The Editor of The Lancet not only came under a sustained campaign of pressure not to publish the research, but according to an article that made the front page of The Guardian, was aggressively threatened by a leading member of the Royal Society as to the consequences for him personally if he went ahead with publication.
And this is far from the only example of attempts to intimidate, block publication or run spoiler articles to diminish the public impact of research findngs. The shocking treatment of Dr Ignacio Chapela after some of the details got out about his research pre-publication is rightly notorious.
And, of course, researchers have complained, though on an anonymous basis, about how it is only GM-industry-approved studies that see the light of day, with legal threats being used to block publication.
U.S. entomologist, Bruce Tabashnik, told the journal Nature, "I encouraged an employee of the company [Dow] to publish the data and mentioned that, alternatively, I could cite the data. He told me that if I cited the information...I would be subject to legal action by the company. These kinds of statements are chilling."
As Clive Cookson, the science correspondent of the Financial Times has commented, "Imagine pharmaceutical companies trying to prevent medical researchers comparing patented drugs or investigating their side-effects – it is unthinkable. Yet scientists cannot independently examine raw materials in the food supply or investigate plants that cover a lot of rural America."

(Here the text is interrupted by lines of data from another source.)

[src/rtl/alu_serial_ctrl_if.sv]
// Request/response bundle for the bit-serial ALU controller.
// slave is the controller side, master is the requester side.
interface alu_serial_ctrl_if #(
  parameter int W = 8
);
  logic         in_valid;
  logic         in_ready;
  logic [W-1:0] in_a;
  logic [W-1:0] in_b;
  logic [2:0]   in_op;
  logic         out_valid;
  logic         out_ready;
  logic [W-1:0] out_result;
  logic         out_carry;
  logic         out_illegal;
  logic         busy;

  modport slave (
    input  in_valid,
    input  in_a,
    input  in_b,
    input  in_op,
    input  out_ready,
    output in_ready,
    output out_valid,
    output out_result,
    output out_carry,
    output out_illegal,
    output busy
  );

  modport master (
    output in_valid,
    output in_a,
    output in_b,
    output in_op,
    output out_ready,
    input  in_ready,
    input  out_valid,
    input  out_result,
    input  out_carry,
    input  out_illegal,
    input  busy
  );
endinterface

[src/rtl/alu_serial_ctrl.sv]
// Bit-serial ALU: one alu_1bit slice driven LSB-first with a
// registered carry/borrow chain, wrapped in valid/ready handshakes.
module alu_1bit (
  input  logic       a,
  input  logic       b,
  input  logic       cin,
  input  logic [2:0] op,
  output logic       r,
  output logic       cout
);
  logic [1:0] s;

  // SUB: 2-bit two's complement of a-b-cin, msb set when negative
  always_comb begin
    s = 2'b00;
    case (op)
      3'b000:  s = {1'b0, a} + {1'b0, b} + {1'b0, cin};
      3'b001:  s = {1'b0, a} - {1'b0, b} - {1'b0, cin};
      3'b010:  s = {1'b0, a & b};
      3'b011:  s = {1'b0, a | b};
      3'b100:  s = {1'b0, a ^ b};
      default: s = 2'b00;
    endcase
    r    = s[0];
    cout = s[1];
  end
endmodule

module alu_serial_ctrl #(
  parameter int W     = 8,
  parameter int CNT_W = $clog2(W)
) (
  input logic               clk,
  input logic               rst,
  alu_serial_ctrl_if.slave  bus
);
  typedef enum logic [1:0] {
    IDLE,
    RUN,
    DONE
  } state_t;

  localparam logic [CNT_W-1:0] LAST = CNT_W'(W - 1);

  state_t           state;
  state_t           state_nx;
  logic [W-1:0]     sh_a;
  logic [W-1:0]     sh_b;
  logic [W-1:0]     res;
  logic [2:0]       op;
  logic [CNT_W-1:0] cnt;
  logic             carry;
  logic             illegal;
  logic             accept;
  logic             finish;
  logic             bit_r;
  logic             bit_c;

  assign accept = bus.in_valid & (state == IDLE);
  assign finish = bus.out_ready & (state == DONE);

  alu_1bit u_slice (
    .a    (sh_a[0]),
    .b    (sh_b[0]),
    .cin  (carry),
    .op   (op),
    .r    (bit_r),
    .cout (bit_c)
  );

  always_ff @(posedge clk) begin
    if (rst) state <= IDLE;
    else     state <= state_nx;
  end

  always_comb begin
    state_nx = state;
    unique case (state)
      IDLE:    if (accept) state_nx = RUN;
      RUN:     if (cnt == LAST) state_nx = DONE;
      DONE:    if (finish) state_nx = IDLE;
      default: state_nx = IDLE;
    endcase
  end

  always_ff @(posedge clk) begin
    if (rst) begin
      sh_a    <= '0;
      sh_b    <= '0;
      res     <= '0;
      op      <= 3'b000;
      cnt     <= '0;
      carry   <= 1'b0;
      illegal <= 1'b0;
    end else if (accept) begin
      sh_a    <= bus.in_a;
      sh_b    <= bus.in_b;
      op      <= bus.in_op;
      cnt     <= '0;
      carry   <= 1'b0;
      illegal <= bus.in_op > 3'b100;
    end else if (state == RUN) begin
      // result fills from the top so bit 0 lands at the LSB after W shifts
      res   <= {bit_r, res[W-1:1]};
      carry <= bit_c;
      sh_a  <= sh_a >> 1;
      sh_b  <= sh_b >> 1;
      cnt   <= cnt + CNT_W'(1);
    end
  end

  assign bus.in_ready    = (state == IDLE);
  assign bus.out_valid   = (state == DONE);
  assign bus.busy        = (state == RUN) | (state == DONE);
  assign bus.out_result  = res;
  assign bus.out_carry   = carry;
  assign bus.out_illegal = illegal;
endmodule

[src/flat_wrapper.sv]
// flat-port wrapper written by rule: the top's interface ports become plain ports
module alu_serial_ctrl_flat 
#(
  parameter int W     = 8,
  parameter int CNT_W = $clog2(W)
)
  (clk, rst, bus_in_valid, bus_in_a, bus_in_b, bus_in_op, bus_out_ready, bus_in_ready, bus_out_valid, bus_out_result, bus_out_carry, bus_out_illegal, bus_busy);
  alu_serial_ctrl_if #(.W(W)) bus_i ();
  input logic clk;
  input logic rst;
  input wire logic [$bits(bus_i.in_valid)-1:0] bus_in_valid;
  input wire logic [$bits(bus_i.in_a)-1:0] bus_in_a;
  input wire logic [$bits(bus_i.in_b)-1:0] bus_in_b;
  input wire logic [$bits(bus_i.in_op)-1:0] bus_in_op;
  input wire logic [$bits(bus_i.out_ready)-1:0] bus_out_ready;
  output wire logic [$bits(bus_i.in_ready)-1:0] bus_in_ready;
  output wire logic [$bits(bus_i.out_valid)-1:0] bus_out_valid;
  output wire logic [$bits(bus_i.out_result)-1:0] bus_out_result;
  output wire logic [$bits(bus_i.out_carry)-1:0] bus_out_carry;
  output wire logic [$bits(bus_i.out_illegal)-1:0] bus_out_illegal;
  output wire logic [$bits(bus_i.busy)-1:0] bus_busy;
  assign bus_i.in_valid = bus_in_valid;
  assign bus_i.in_a = bus_in_a;
  assign bus_i.in_b = bus_in_b;
  assign bus_i.in_op = bus_in_op;
  assign bus_i.out_ready = bus_out_ready;
  assign bus_in_ready = bus_i.in_ready;
  assign bus_out_valid = bus_i.out_valid;
  assign bus_out_result = bus_i.out_result;
  assign bus_out_carry = bus_i.out_carry;
  assign bus_out_illegal = bus_i.out_illegal;
  assign bus_busy = bus_i.busy;
  alu_serial_ctrl #(.W(W), .CNT_W(CNT_W)) u_core (.clk(clk), .rst(rst), .bus(bus_i));
endmodule
[config.mk]
export PLATFORM = sky130hd
export DESIGN_NAME = alu_serial_ctrl_flat
export DESIGN_NICKNAME = d
export VERILOG_FILES = /design/src/rtl/alu_serial_ctrl_if.sv /design/src/rtl/alu_serial_ctrl.sv /design/src/flat_wrapper.sv
export SDC_FILE = /design/constraint.sdc
export NUM_CORES = 1
export LEC_CHECK = 0
export ABC_AREA = 1
export BUFFER_PORTS_ARGS = -buffer_cell sky130_fd_sc_hd__buf_2
export CAP_MARGIN = 25
export CORE_MARGIN = 2
export CORE_UTILIZATION = 40
export DETAILED_ROUTE_END_ITERATION = 7
export MAX_ROUTING_LAYER = met4
export RECOVER_POWER = 25
export SETUP_SLACK_MARGIN = 0.3
export SYNTH_ARGS = -nofsm -noshare
export SYNTH_HDL_FRONTEND = slang
export SYNTH_SLANG_ARGS = --single-unit
[constraint.sdc]
create_clock -name clk -period 2.1 [get_ports clk]
set_input_delay 0 -clock clk [delete_from_list [all_inputs] [get_ports clk]]
set_output_delay 0 -clock clk [all_outputs]
set_load 0.02 [all_outputs]
==> results.sh <==
export IMPL_cts_resized=0
export IMPL_r2r_start="u_core.state[0]"
export IMPL_core_area_sq_mm=0.00394
export IMPL_clock_skew_ps=2.19
export IMPL_syn_nets=251
export IMPL_cap_violations=0
export IMPL_synthSimpleGateAreaFrac_pct=23.1
export IMPL_crit_family="buffers and inverters"
export IMPL_path_cells="inv_1 > ha_1 > nand2_2 > buf_4 > nand2_1 > o21ai_0"
export IMPL_ys_ff_latch=34
export IMPL_utilization_pct=49.9
export IMPL_synthMuxAreaShare_pct=0
export IMPL_status="finished, final reports clean"
export IMPL_cp_num_cells=6
export IMPL_wl_um=3320
export IMPL_hold_viol_final=0
export IMPL_io_pins=36
export IMPL_fin_setup_tns_ps=0
export IMPL_slowest_delay_ps=340
export IMPL_synth_top_family_by_area="simple AND/OR/NAND/NOR gates"
export IMPL_yosys_area_top_type="dfxtp_1"
export IMPL_worstHoldPathType="input pin to flip-flop"
export IMPL_tightest_slew_ps=427
export IMPL_finalSetupViolations=0
export IMPL_cp_max_fo=32
export IMPL_yosysWarnings=0
export IMPL_grt_total_usage_pct=17.0
export IMPL_start_kind="flip-flop"
export IMPL_nFillCells=408
export IMPL_grt_max_degree=33
export IMPL_r2r_setup_slack_ps=630
export IMPL_die_y_um=67.6
export IMPL_syn_area_sq_mm=0.00162
export IMPL_vias=1422
export IMPL_layout_worst_path_cycle_share_pct=70.0
export IMPL_start_util_pct=41.1
export IMPL_min_period_ps=1470
export IMPL_clkSinkCount=34
export IMPL_diodes=0
export IMPL_synth_compound_area_share_pct=16.0
export IMPL_leakagePower_nw=0.894
export IMPL_clock_path_buffers=2
export IMPL_gr_total_overflow=0
export IMPL_path_clk_slew_ps=70
export IMPL_die_area_sq_mm=0.00458
export IMPL_r2r_end="u_core.op[2]"
export IMPL_fmax_mhz=681
export IMPL_avgSynthCellArea_sq_um=7.43
export IMPL_slowest_stage="dfxtp_1"
export IMPL_antenna_found_initial=0
export IMPL_worstSetupEndpoint="u_core.op[2]"
export IMPL_worstSetupPathType="flip-flop to flip-flop"
export IMPL_drive_gt1_share_pct=16.0
export IMPL_first_pass_iters=5
export IMPL_power_mw=2.90
export IMPL_drtIter0Drc=89
export IMPL_synth_fa_ha_area_share_pct=8.65
export IMPL_area_delta_synth_final_pct=21.4
export IMPL_r2r_cells=6
export IMPL_clock_latency_ps=290
export IMPL_timing_critical_path_to_type="flip-flop"
export IMPL_wl_per_cell_um=10.8
export IMPL_vdd_drop_max_mv=0.524
export IMPL_crit_path_start="u_core.state[0]"
export IMPL_yosysSeqAreaShare_pct=42.0
export IMPL_root_buffer="clkbuf_8"
export IMPL_cts_setup_buffers=0
export IMPL_rsz0062_at_grt="no"
export IMPL_maxSlewHeadroom_pct=71.5
export IMPL_drv_slew=0
export IMPL_port_buffers=35
export IMPL_ant_nets=0
export IMPL_final_nets=288
export IMPL_synth_area_leaders="dfxtp_1 42%, nand2_1 15%, a21oi_1 7.7%"
export IMPL_power_density_mw_per_mm2=1470
export IMPL_final_cell_mix="65 x nand2_1, 34 x dfxtp_1, 25 x a21oi_1"
export IMPL_syn_inst=218
export IMPL_final_common_cell="nand2_1"
export IMPL_cts_made_buffers=5
export IMPL_dpl_cell_count=294
export IMPL_h_tree_depth=2
export IMPL_route_detailed_drc=0
export IMPL_synth_top_cell_area_share_pct=42.0
export IMPL_cts_tree="built"
export IMPL_rows=23
export IMPL_synth_xor_area_share_pct=0.541
export IMPL_required_ps=2320
export IMPL_worstPathArrival_ps=1690
export IMPL_die_x_um=67.6
export IMPL_dpl_hpwl_um=2220
export IMPL_ys_types=23
export IMPL_grt_pass1_wl_um=5400
export IMPL_grt_pass1_vias=1228
export IMPL_hold_ws_ps=2.85
export IMPL_cp_buffers_inverters=2
export IMPL_stdcell_count=306
export IMPL_routabilityCongestion=0.738
export IMPL_via_per_inst=4.65
## metal layers
layer / global-route usage [%] / vias up / routed length, um
met5: - / - / 0
met4: 8.42 / 0 / 72
met3: 5.50 / 7 / 170
met2: 26.1 / 30 / 1480
met1: 19.8 / 622 / 1590
li1: - / 763 / -
## sequential cells by signal (all words and copies together), names as in the netlist
register                cells
u_core.bus.out_carry        1
u_core.bus.out_illegal      1
u_core.bus.out_result       8
u_core.cnt                  3
u_core.op                   3
u_core.sh_a                 8
u_core.sh_b                 8
u_core.state                2
## logic make-up (layout without fill, tap and decap cells)
family	Yosys count	after routing
flip-flops	34	34
adder cells (fa/ha/maj)	10	10
AND/OR/NAND/NOR	93	93
buffers and inverters	29	67
XOR/XNOR	1	1
AO/OA/AOI/OAI	51	51
## worst reg2reg max path, stage by stage (launching register included)
cell and delay [ps]:
dfxtp_1 340, inv_1 90, ha_1 240, nand2_2 90
buf_4 290, nand2_1 190, o21ai_0 170
## cell type report
type,instances,area [sq um],share of cell area (%)
multi-input cells,155,782,39.8
flip-flops and latches,34,681,34.6
repair buffers,41,229,11.6
clock buffers,6,82.6,4.20
inverters,18,70.1,3.56
well taps,50,62.6,3.18
clock inverters,2,60.1,3.05
## repair_timing
item                       4_1_cts  5_1_grt
hold endpoints to repair         4        0
setup endpoints to repair        0        0
hold buffers                     4        0
## power by group
group	total (mW)	internal (mW)	switching [mW]
sequential	0.976	0.850	0.127
combinational	1.16	0.405	0.759
clock	0.758	0.506	0.252
total	2.90	1.76	1.14
## Yosys cell counts
cell,instances
nor2_2,1
inv_2,1
clkbuf_2,2
nor2_4,1
dfxtp_1,34
nand3b_1,1
inv_1,16
fa_1,2
buf_4,1
ha_1,8
o21ai_1,6
a21oi_1,25
nor2_1,18
xnor2_1,1
a21oi_2,1
nand2_2,2
nand2_1,65
o21ai_0,19
buf_2,2
nand3_1,5
clkbuf_1,1
inv_4,1
buf_6,5
## worst min path at each step
| stage | from | end | slack [ps] | depth (start not counted) |
|---|---|---|---|---|
| after floorplan | bus_in_a[7] | u_core.sh_a[7] | 150 | 2 |
| after global placement | bus_in_b[7] | u_core.sh_b[7] | 260 | 3 |
| after detailed placement | bus_in_b[7] | u_core.sh_b[7] | 260 | 3 |
| after CTS | bus_in_op[1] | u_core.bus.out_illegal | 1 | 3 |
| after global routing | bus_in_op[1] | u_core.bus.out_illegal | 7 | 3 |
| final | bus_in_a[3] | u_core.sh_a[3] | 3 | 3 |
## metrics by stage
stage	setup WS (ps)	area (sq um)
after floorplan	716	1620
after global placement	685	1800
after detailed placement	643	1800
after CTS	623	1980
after global routing	447	1970
final	631	1970
Note: power is estimated with default switching activity, not from simulation.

This is why Seralini's team had to go to extraordinary lengths, and maintain extraordinary secrecy, just to obtain the GM materials in order to carry out their study.
Then there are the attempts to try and shut down or shape media coverage of research by rapid rebuttal. The UK's Science Media Centre are past masters of this. As the journalist Joanna Blythman has noted, "the SMC is a well-oiled PR machine, funded in part by chemical, pharmaceutical, and biotech companies with a vested interest in seeing potentially profitable new technologies and products commercialised. Recently, the SMC tried to stifle concerns arising from a study by molecular biologists at the University of Caen, which showed that rats fed long-term on a combination of GM corn, and its partner pesticide Roundup, developed higher levels of cancer than normal Within minutes of the results being published in a peer-reviewed journal, the SMC swung into action, spoon-feeding journalists ready-made quotes from eight hand-picked scientists, rubbishing the research and its authors. The SMC introduced these experts to the media solely by listing the universities and public institutions that employ them, failing to give the full flavour of their interests: seven out of eight are either evangelical advocates of GM food, or have received funding from, or worked with, prominent biotech corporations."
The director of the SMC claims credit for shaping coverage of the paper in the UK. An article in Times Higher Education titled Shock troops check 'poor' GM study says Fiona Fox "took pride in the fact that [SMC] scientists' emphatic thumbs down had largely been acknowledged throughout UK newsrooms... She had also heard that several television news programmes had also rejected the story after reading the [SMC's] quotes." And that impact was achieved with the non-pre-publication-disclosure policy in place. How much of a hearing would the research have got without it?
The reality is, as another article in the journal Nature notes, that papers suggesting that GM crops might cause harm attract a hail of abuse and find it immensely difficult to get a fair hearing.
Why did Seralini block pre-publication access to his paper?